• Try it: Your job is to report every line of the entries that has "inverter".

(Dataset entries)
+++
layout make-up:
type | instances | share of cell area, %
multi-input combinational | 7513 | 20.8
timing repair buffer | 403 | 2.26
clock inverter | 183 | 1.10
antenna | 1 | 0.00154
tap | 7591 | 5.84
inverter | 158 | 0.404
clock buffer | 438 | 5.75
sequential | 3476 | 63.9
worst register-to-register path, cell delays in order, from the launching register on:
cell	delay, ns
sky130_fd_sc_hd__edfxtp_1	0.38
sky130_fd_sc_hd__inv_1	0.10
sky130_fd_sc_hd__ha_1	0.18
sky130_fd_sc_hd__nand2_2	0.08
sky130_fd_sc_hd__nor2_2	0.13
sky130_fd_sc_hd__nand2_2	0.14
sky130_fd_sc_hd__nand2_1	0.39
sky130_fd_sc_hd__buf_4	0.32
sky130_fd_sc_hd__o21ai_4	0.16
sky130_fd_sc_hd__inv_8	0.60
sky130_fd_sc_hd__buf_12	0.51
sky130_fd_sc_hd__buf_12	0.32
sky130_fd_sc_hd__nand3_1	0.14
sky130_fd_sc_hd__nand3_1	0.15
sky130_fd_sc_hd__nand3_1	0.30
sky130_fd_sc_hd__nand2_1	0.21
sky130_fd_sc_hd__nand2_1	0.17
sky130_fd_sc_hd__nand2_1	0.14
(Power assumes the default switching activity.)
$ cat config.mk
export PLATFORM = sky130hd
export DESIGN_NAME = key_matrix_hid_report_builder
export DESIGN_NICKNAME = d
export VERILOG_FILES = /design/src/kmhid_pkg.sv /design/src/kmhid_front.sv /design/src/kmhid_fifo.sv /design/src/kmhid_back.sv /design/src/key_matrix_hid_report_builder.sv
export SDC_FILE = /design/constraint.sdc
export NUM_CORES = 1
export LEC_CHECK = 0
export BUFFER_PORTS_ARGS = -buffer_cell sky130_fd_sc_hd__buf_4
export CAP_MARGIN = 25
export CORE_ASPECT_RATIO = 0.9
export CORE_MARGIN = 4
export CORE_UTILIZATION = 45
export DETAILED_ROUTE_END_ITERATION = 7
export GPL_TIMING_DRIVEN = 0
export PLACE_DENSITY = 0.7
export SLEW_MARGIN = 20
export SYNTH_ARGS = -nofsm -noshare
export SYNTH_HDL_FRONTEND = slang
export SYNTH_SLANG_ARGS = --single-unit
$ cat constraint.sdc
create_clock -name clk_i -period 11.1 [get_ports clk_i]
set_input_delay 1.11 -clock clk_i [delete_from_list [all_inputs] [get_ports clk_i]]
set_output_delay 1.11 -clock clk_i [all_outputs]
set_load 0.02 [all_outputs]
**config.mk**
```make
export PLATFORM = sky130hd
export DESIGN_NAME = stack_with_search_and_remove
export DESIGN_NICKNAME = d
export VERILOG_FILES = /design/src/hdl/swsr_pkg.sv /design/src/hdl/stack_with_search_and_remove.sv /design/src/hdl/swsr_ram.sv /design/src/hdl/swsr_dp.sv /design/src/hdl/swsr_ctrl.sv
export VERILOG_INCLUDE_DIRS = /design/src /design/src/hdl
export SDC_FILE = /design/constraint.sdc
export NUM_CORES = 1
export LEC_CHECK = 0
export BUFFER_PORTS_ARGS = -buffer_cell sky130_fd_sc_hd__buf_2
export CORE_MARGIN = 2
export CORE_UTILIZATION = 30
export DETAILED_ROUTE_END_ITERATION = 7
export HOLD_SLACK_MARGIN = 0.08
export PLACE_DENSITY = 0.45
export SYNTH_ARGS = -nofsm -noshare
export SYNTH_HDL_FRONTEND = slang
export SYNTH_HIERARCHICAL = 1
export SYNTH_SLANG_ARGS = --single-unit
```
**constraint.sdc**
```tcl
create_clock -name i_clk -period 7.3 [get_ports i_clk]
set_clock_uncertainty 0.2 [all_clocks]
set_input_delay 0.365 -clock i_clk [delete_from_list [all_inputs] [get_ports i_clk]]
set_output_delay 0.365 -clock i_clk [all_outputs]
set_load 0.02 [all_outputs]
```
+++
• Answer to this exercise:
clock inverter | 183 | 1.10
inverter | 158 | 0.404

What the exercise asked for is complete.